===== config.mk =====
export PLATFORM = sky130hd
export DESIGN_NAME = burst_addr_seq
export DESIGN_NICKNAME = d
export VERILOG_FILES = /design/src/rtl/burst_addr_seq.sv
export SDC_FILE = /design/constraint.sdc
export NUM_CORES = 1
export LEC_CHECK = 0
export ABC_CLOCK_PERIOD_IN_PS = 2200
export BUFFER_PORTS_ARGS = -buffer_cell sky130_fd_sc_hd__buf_2
export CAP_MARGIN = 40
export CELL_PAD_IN_SITES_DETAIL_PLACEMENT = 1
export CELL_PAD_IN_SITES_GLOBAL_PLACEMENT = 2
export CORE_MARGIN = 10
export CORE_UTILIZATION = 24
export CTS_CLUSTER_DIAMETER = 60
export DETAILED_ROUTE_END_ITERATION = 8
export PLACE_DENSITY = 0.84
export SKIP_CTS_REPAIR_TIMING = 1
export SYNTH_ARGS = -nofsm -noshare
export SYNTH_HDL_FRONTEND = slang
export SYNTH_SLANG_ARGS = --single-unit

===== constraint.sdc =====
create_clock -name clk -period 2.2 [get_ports clk]
set_clock_uncertainty 0.15 [all_clocks]
set_input_delay 0.44 -clock clk [delete_from_list [all_inputs] [get_ports clk]]
set_output_delay 0.44 -clock clk [all_outputs]
set_load 0.02 [all_outputs]

===== src/rtl/burst_addr_seq.sv =====
module burst_addr_seq #(
  parameter int AW = 8
) (
  input  logic          clk,
  input  logic          rst_n,
  input  logic [AW-1:0] addr_in,
  input  logic          ps_n,
  input  logic          cs_n,
  input  logic          cs1_n,
  input  logic          cs2,
  input  logic          cs3_n,
  input  logic          adv_n,
  input  logic          we_n,
  input  logic          ilv_mode,
  output logic [AW-1:0] word_addr,
  output logic          cyc_valid,
  output logic          cyc_write
);
  localparam int HW = AW - 2;

  logic [HW-1:0] hi_q;
  logic [1:0]    base_q;
  logic [1:0]    beat_q;
  logic          valid_q;
  logic          write_q;
  logic [1:0]    low;

  wire sel     = !cs1_n && cs2 && !cs3_n;
  wire p_load  = !ps_n && !cs1_n;
  wire p_block = !ps_n && cs1_n;
  wire c_load  = ps_n && !cs_n;
  wire load    = p_load || c_load;
  wire step    = ps_n && cs_n && !adv_n;

  always_ff @(posedge clk) begin
    if (!rst_n) begin
      hi_q    <= '0;
      base_q  <= '0;
      beat_q  <= '0;
      valid_q <= 1'b0;
      write_q <= 1'b0;
    end else if (load) begin
      hi_q    <= addr_in[AW-1:2];
      base_q  <= addr_in[1:0];
      beat_q  <= '0;
      valid_q <= sel;
      write_q <= sel && !we_n;
    end else if (step) begin
      beat_q  <= beat_q + 2'd1;
    end
  end

  assign low       = ilv_mode ? (base_q ^ beat_q) : (base_q + beat_q);
  assign word_addr = {hi_q, low};
  assign cyc_valid = valid_q;
  assign cyc_write = write_q;

  AST_IDLE_HOLD: assert property (@(posedge clk) disable iff (!rst_n)
    (ps_n && cs_n && adv_n) |=> ($stable(word_addr) && $stable(cyc_valid) && $stable(cyc_write)));
  AST_BLOCKED_HOLD: assert property (@(posedge clk) disable iff (!rst_n)
    p_block |=> ($stable(word_addr) && $stable(cyc_valid) && $stable(cyc_write)));
  AST_UPPER_FIXED: assert property (@(posedge clk) disable iff (!rst_n)
    step |=> ($stable(word_addr[AW-1:2]) && $stable(cyc_valid) && $stable(cyc_write)));
  AST_LINEAR_STEP: assert property (@(posedge clk) disable iff (!rst_n)
    (step && !ilv_mode) |=> (word_addr[1:0] == $past(word_addr[1:0]) + 2'd1));
  AST_UNSELECTED_LOAD: assert property (@(posedge clk) disable iff (!rst_n)
    (load && !(!cs1_n && cs2 && !cs3_n)) |=> !cyc_valid);
  AST_CTRL_DESELECT: assert property (@(posedge clk) disable iff (!rst_n)
    (ps_n && !cs_n && cs1_n) |=> (!cyc_valid && !cyc_write));
  AST_WRITE_NEEDS_VALID: assert property (@(posedge clk) disable iff (!rst_n)
    cyc_write |-> cyc_valid);
endmodule


### Word-level counts from Yosys, hierarchy flattened

Cells that the tools add are included.

* register bits after elaboration: 12
* logic and storage cells: 25

* add/sub/neg operators: 2
* bitwise operators: 2
* muxes and demuxes: 1
* reductions and logical operators: 15

Operators with widths (count)
* logical AND 1 bit: 7
* logical NOT 1 bit: 6
* adder 2 x 1 -> 2 bit (second input constant): 1
* adder 2 bit: 1
* two-way mux 2 bit: 1
* OR reduction 2 bit: 1
* XOR 2 bit: 1
* logical OR 1 bit: 1
* inverter 1 bit: 1

### Depth between registers and ports, before layout

Gate-level depths: netlist of run 1.

* word-level depth: 4
* depth in mapped cells: 4
* mapped depth without buffers: 3

### Least setup slack after synthesis of run 1

OpenSTA, ideal clock, no wires.

* path kind: reg2out
* start: register beat_q[0]
* end: output port word_addr[1]
* arrival: 0.979 ns
* setup slack: 0.631 ns
* stages on the path, launching flop included: 4
* data required time: 1.610 ns
* buffers on the path: 0
* path through: dfxtp_1 -> ha_1 -> nor2b_1 -> xnor2_1

* longest elaborated chain between the ends: 2

Ends and longest elaborated chain
* start, declared: RTL line 23 `logic [1:0] beat_q;`
* start signal, assigned: RTL line 49 `beat_q <= beat_q + 2'd1;`
* adder 2 bit: RTL line 53 `assign low = ilv_mode ? (base_q ^ beat_q) : (base_q + beat_q);`
* two-way mux 2 bit: RTL line 53
* end, declared: RTL line 15 `output logic [AW-1:0] word_addr,`

Every way passes these cells.

### Final worst setup path of run 1

Ends and elaborated chain as after synthesis.

==> impl_metrics.json, run 1 <==
{
  "ys_ff_latch": 12,
  "hold_violations": 0,
  "synth_area_leaders": "dfxtp_1 45%, nand2_1 14%, a21boi_1 8.5%",
  "path_class": "reg -> out",
  "syn_inst": 58,
  "io-pin-count": 28,
  "rows": 16,
  "r2r_slack_ps": 1220,
  "p_leak_nw": 0.3429,
  "worstPathRequired_ps": 1610,
  "async_reset_ff_share_pct": 0,
  "synthTopCellsByCount": "20 x nand2_1, 12 x dfxtp_1, 6 x a21boi_1",
  "die_w_um": 67.02,
  "synth.avg_cell_area_um2": 9.147,
  "period_needed_ps": 1882,
  "antenna_found_initial": 0,
  "first_pass_iters": 4,
  "cts_root_buffer": "clkbuf_4",
  "start_util_pct": 26.24,
  "grt_max_degree": 13,
  "io_buffers": 27,
  "coreArea_um2": 2022,
  "yosysTopAreaCellShare_pct": 45.28,
  "dieArea_um2": 4491,
  "setup-tns-final_ps": 0,
  "fp.dieH_um": 67.02,
  "rsz0062_at_grt": "false",
  "synthesis.area_um2": 530.5,
  "dp_slack_ps": 592.2,
  "synth.distinct_cells": 18,
  "holdCritPathClass": "in -> reg",
  "reg2reg_to": "beat_q[1]",
  "syn2layout_area_growth_pct": 35.61,
  "drive_gt1_share_pct": 40.23,
  "fin_util_pct": 35.58,
  "synth_enable_flop_cells": 0,
  "grt_pass1_wl_um": 2373,
  "ant_nets": 0,
  "cts_max_path_buffers": 2,
  "fmax_mhz": 531.2,
  "drc": 0,
  "hold_end": "cyc_write",
  "tightest_slew_ps": 497.6,
  "grt_overflow": 0,
  "cts_max_level": 1,
  "arrival_ps": 1290,
  "avgRoutedWirePerCell_um": 13.46,
  "cts_made_buffers": 3,
  "yosys_warnings": 0,
  "grt_pass1_vias": 535,
  "drv_slew": 0,
  "clkTransAtPathRegs_ps": 80,
  "reg2reg_depth": 3,
  "yosysMostFrequentCell": "nand2_1",
  "critPathCaptureType": "output port",
  "post-dp-hpwl_um": 1223,
  "startpoint_type": "flip-flop",
  "ir_drop_mv": 0.2204,
  "synthesis.nets": 77,
  "post-route-period-util_pct": 85.56,
  "setup_ws_ps": 317.6,
  "synth-seq-area-share_pct": 45.28,
  "via_count": 494,
  "worstHoldStart": "we_n",
  "crit_path_max_fanout": 3,
  "relSlewSlack_pct": 66.17,
  "tritoncts": "built",
  "clock_latency_ps": 270,
  "min_path_cells": 2,
  "place_congestion": 0.7322,
  "drtIter0Drc": 7,
  "cts.sinks": 12,
  "status": "completed",
  "antennaDiodeCount": 0,
  "multi_input_area_um2": 274.0,
  "regArea_um2": 240.2,
  "via_per_inst": 4.333,
  "cap_violations": 0,
  "wirelength_um": 1535,
  "synthFlopType": "dfxtp_1",
  "synth_top_cell_by_area": "dfxtp_1",
  "timing.rr.start": "beat_q[0]",
  "grt_usage_pct": 6.865,
  "finalPower_mw": 0.4881,
  "nets": 107,
  "fillers": 256,
  "setup_viol_count_final": 0,
  "p_per_area_nw_per_um2": 678.5
}
-- critical path: stages (launching register included) --
cell	delay, ps
dfxtp_1	390
ha_1	160
nor2b_1	150
xnor2_1	130
buf_2	180
-- per-stage QoR --
stage / std cells / hold slack, ps / instance area (µm²)
after floorplan: 58 / 302.2 / 530.5
after global placement: 110 / 289.5 / 683.2
after detailed placement: 110 / 298.8 / 683.2
after CTS: 114 / 202.7 / 719.4
after global routing: 114 / 210.1 / 719.4
final: 114 / 210.9 / 719.4
-- cells in the final DEF (no fill, tap or decap) --
cell type  count
mux2_4         1
xnor2_1        2
ha_1           1
mux2i_2        1
dfxtp_1       12
a21boi_1       6
xor2_1         2
nor2_1         2
o21ai_0        1
nand3_1        2
clkbuf_8       1
nor4bb_1       1
nand3b_1       1
nor2b_1        1
a21boi_2       2
nand2_1       20
buf_2         27
nand4b_1       1
clkbuf_4       3
-- worst max-delay path by stage --
| stage | slack [ps] | from | depth (start not counted) | to |
|---|---|---|---|---|
| 3_3_place_gp | 630 | ps_n | 4 | base_q[0] |
| 3_5_place_dp | 590 | ps_n | 4 | base_q[1] |
| 5_1_grt | 260 | beat_q[0] | 4 | word_addr[1] |
| 6_report | 320 | beat_q[0] | 4 | word_addr[1] |
| 2_1_floorplan | 630 | beat_q[0] | 3 | word_addr[1] |
| 4_1_cts | 300 | beat_q[0] | 4 | word_addr[1] |
-- routing by layer --
layer / global-route usage [%] / vias up / share of wire [%]
li1: - / 249 / -
met1: 6.425 / 225 / 37
met2: 11.97 / 18 / 50
met3: 3.344 / 2 / 11
met4: 3.846 / 0 / 1.8
met5: 0 / - / 0
-- power breakdown --
| part | internal (mW) | leakage, nW | switching, mW | total (mW) |
|---|---|---|---|---|
| Combinational | 0.0348 | 0.224 | 0.0456 | 0.0804 |
| Sequential | 0.228 | 0.0984 | 0.00554 | 0.234 |
| Clock | 0.100 | 0.0210 | 0.0737 | 0.174 |
| Total | 0.363 | 0.343 | 0.125 | 0.488 |
-- cell type report --
class | instances | share of cell area (%)
multi-input combinational | 44 | 38.09
clock buffer | 4 | 5.043
tap | 27 | 4.696
timing repair buffer | 27 | 18.78
sequential | 12 | 33.39
-- logic make-up (layout without fill, tap and decap cells) --
kind of cell / Yosys count / after routing / share of synthesized area (%)
fa+ha+maj: 1 / 1 / 2.358
simple gates: 28 / 28 / 23.59
xor+xnor: 4 / 4 / 6.605
flops: 12 / 12 / 45.28
buf+inv: 2 / 31 / 3.065
mux: 2 / 2 / 5.423
compound gates: 9 / 9 / 13.68
-- flip-flops by register name, indices dropped and copies added, names as in the netlist --
name / flops
beat_q: 2
hi_q: 6
cyc_write: 1
cyc_valid: 1
base_q: 2
(Power assumes the default switching activity.)
==> run 2: changes to the inputs <==
--- a/config.mk
+++ b/config.mk
@@ -15,6 +15,7 @@
 export CTS_CLUSTER_DIAMETER = 60
 export DETAILED_ROUTE_END_ITERATION = 8
 export PLACE_DENSITY = 0.84
+export RECOVER_POWER = 100
 export SKIP_CTS_REPAIR_TIMING = 1
 export SYNTH_ARGS = -nofsm -noshare
 export SYNTH_HDL_FRONTEND = slang
==> run 2 against run 1 <==
Register-to-register slack is essentially flat. Clock-buffer cell count did not move. Global-route usage stayed put. Sequential power barely moved.
==> impl_metrics.json, run 2 (synthesis results as in run 1) <==
{
  "status": "completed",
  "via_count": 483,
  "holdCritPathClass": "in -> reg",
  "syn2layout_area_growth_pct": 30.90,
  "critPathCaptureType": "output port",
  "drive_gt1_share_pct": 24.14,
  "max_stage_delay_ps": 390,
  "period_needed_ps": 1955,
  "relSlewSlack_pct": 51.01,
  "startpoint_type": "flip-flop",
  "clkTransAtPathRegs_ps": 80,
  "crit_path_max_fanout": 3,
  "drv_slew": 0,
  "setup_ws_ps": 244.6,
  "crit_family": "flip-flops",
  "post-dp-hpwl_um": 1223,
  "drtIter0Drc": 6,
  "crit_buf_inv": 1,
  "tritoncts": "built",
  "tightest_slew_ps": 714.5,
  "dieArea_um2": 4491,
  "timing.rr.start": "beat_q[0]",
  "antennaDiodeCount": 0,
  "final_common_cell": "nand2_1",
  "die_w_um": 67.02,
  "post-route-period-util_pct": 88.88,
  "top_register": "hi_q",
  "cts_made_buffers": 3,
  "start_util_pct": 26.24,
  "cts_max_path_buffers": 2,
  "io-pin-count": 28,
  "fillers": 265,
  "top_regs": "hi_q x6, base_q x2, beat_q x2",
  "setup_viol_count_final": 0,
  "p_leak_nw": 0.2943,
  "p_per_area_nw_per_um2": 693.6,
  "startpoint": "beat_q[0]",
  "crit_path_top_delay_cell": "dfxtp_1",
  "drc": 0,
  "grt_overflow": 0,
  "path_class": "reg -> out",
  "ant_nets": 0,
  "cts_root_buffer": "clkbuf_4",
  "ir_drop_mv": 0.2156,
  "clock_latency_ps": 270,
  "hold_violations": 0,
  "largest_register_ff_count": 6,
  "cap_violations": 0,
  "fin_area_um2": 694.4,
  "fmax_mhz": 511.4,
  "rsz0062_at_grt": "false",
  "first_pass_iters": 4,
  "wirelength_um": 1545,
  "rows": 16,
  "grt_max_degree": 13,
  "grt_pass1_wl_um": 2373,
  "layout.cells.most_common_list": "20 x nand2_1, 16 x buf_2, 12 x dfxtp_1",
  "avgRoutedWirePerCell_um": 13.55,
  "cts_max_level": 1,
  "grt_usage_pct": 6.865,
  "path_cells": "ha_1, nor2b_1, xnor2_1, clkbuf_1",
  "coreArea_um2": 2022,
  "fp.dieH_um": 67.02,
  "setup-tns-final_ps": 0,
  "nets": 107,
  "worstPathRequired_ps": 1610,
  "via_per_inst": 4.237,
  "antenna_found_initial": 0,
  "worstHoldStart": "we_n",
  "arrival_ps": 1370,
  "grt_pass1_vias": 535,
  "dp_slack_ps": 592.2,
  "io_buffers": 27,
  "cts.sinks": 12,
  "placedInstanceArea_um2": 683.2,
  "place_congestion": 0.7322
}
[run 2: cell types whose count changed in the layout (fill, tap and decap cells not counted), sizes merged]
cell    change
buf        -11
clkbuf     +11
[run 2: where the power goes]
| part | switching, mW | internal (mW) | leakage [nW] |
|---|---|---|---|
| Combinational | 0.0442 | 0.0283 | 0.175 |
| Sequential | 0.00579 | 0.228 | 0.0984 |
| Clock | 0.0748 | 0.100 | 0.0210 |
| Total | 0.125 | 0.357 | 0.294 |
[run 2: area by class of cell]
| class | count | area, µm² | share of cell area [%] |
|---|---|---|---|
| clock buffers | 4 | 36.28 | 5.225 |
| multi-input cells | 44 | 262.8 | 37.84 |
| flip-flops and latches | 12 | 240.2 | 34.59 |
| well taps | 27 | 33.78 | 4.865 |
| repair buffers | 27 | 121.4 | 17.48 |
[run 2: worst paths after layout]
kind,to,slack (ps),cells after the start
worst max-delay path,word_addr[1],240,4
worst min-delay path,cyc_write,210,2
worst max register to register,beat_q[1],1210,3
worst min register to register,hi_q[0],310,2
[run 2: per-layer routing]
metal | GRT usage [%] | wire [µm] | vias to the layer above
li1 | - | - | 249
met1 | 6.425 | 571 | 216
met2 | 11.97 | 797 | 18
met3 | 3.344 | 176 | 0
met4 | 3.846 | 0 | 0
met5 | 0 | 0 | -
[run 2: through the flow]
step           hold WS, ps  std cells  util (%)  total power, mW
2_1_floorplan        302.2         58         -           0.2880
5_1_grt              210.1        114     34.34           0.5084
3_3_place_gp         289.5        110     33.79           0.3199
6_report             208.8        114     34.34           0.4816
4_1_cts              202.7        114     35.58           0.4974
3_5_place_dp         298.8        110     33.79           0.3223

+ + +

# Problem to solve
Please give again the lines above between the line holding "and demuxes: 1" and the line holding "nor2b_1 -> xnor2_1", inclusive, exactly as they are and with nothing added.

# Output of the exercise
* muxes and demuxes: 1
* reductions and logical operators: 15

Operators with widths (count)
* logical AND 1 bit: 7
* logical NOT 1 bit: 6
* adder 2 x 1 -> 2 bit (second input constant): 1
* adder 2 bit: 1
* two-way mux 2 bit: 1
* OR reduction 2 bit: 1
* XOR 2 bit: 1
* logical OR 1 bit: 1
* inverter 1 bit: 1

### Depth between registers and ports, before layout

Gate-level depths: netlist of run 1.

* word-level depth: 4
* depth in mapped cells: 4
* mapped depth without buffers: 3

### Least setup slack after synthesis of run 1

OpenSTA, ideal clock, no wires.

* path kind: reg2out
* start: register beat_q[0]
* end: output port word_addr[1]
* arrival: 0.979 ns
* setup slack: 0.631 ns
* stages on the path, launching flop included: 4
* data required time: 1.610 ns
* buffers on the path: 0
* path through: dfxtp_1 -> ha_1 -> nor2b_1 -> xnor2_1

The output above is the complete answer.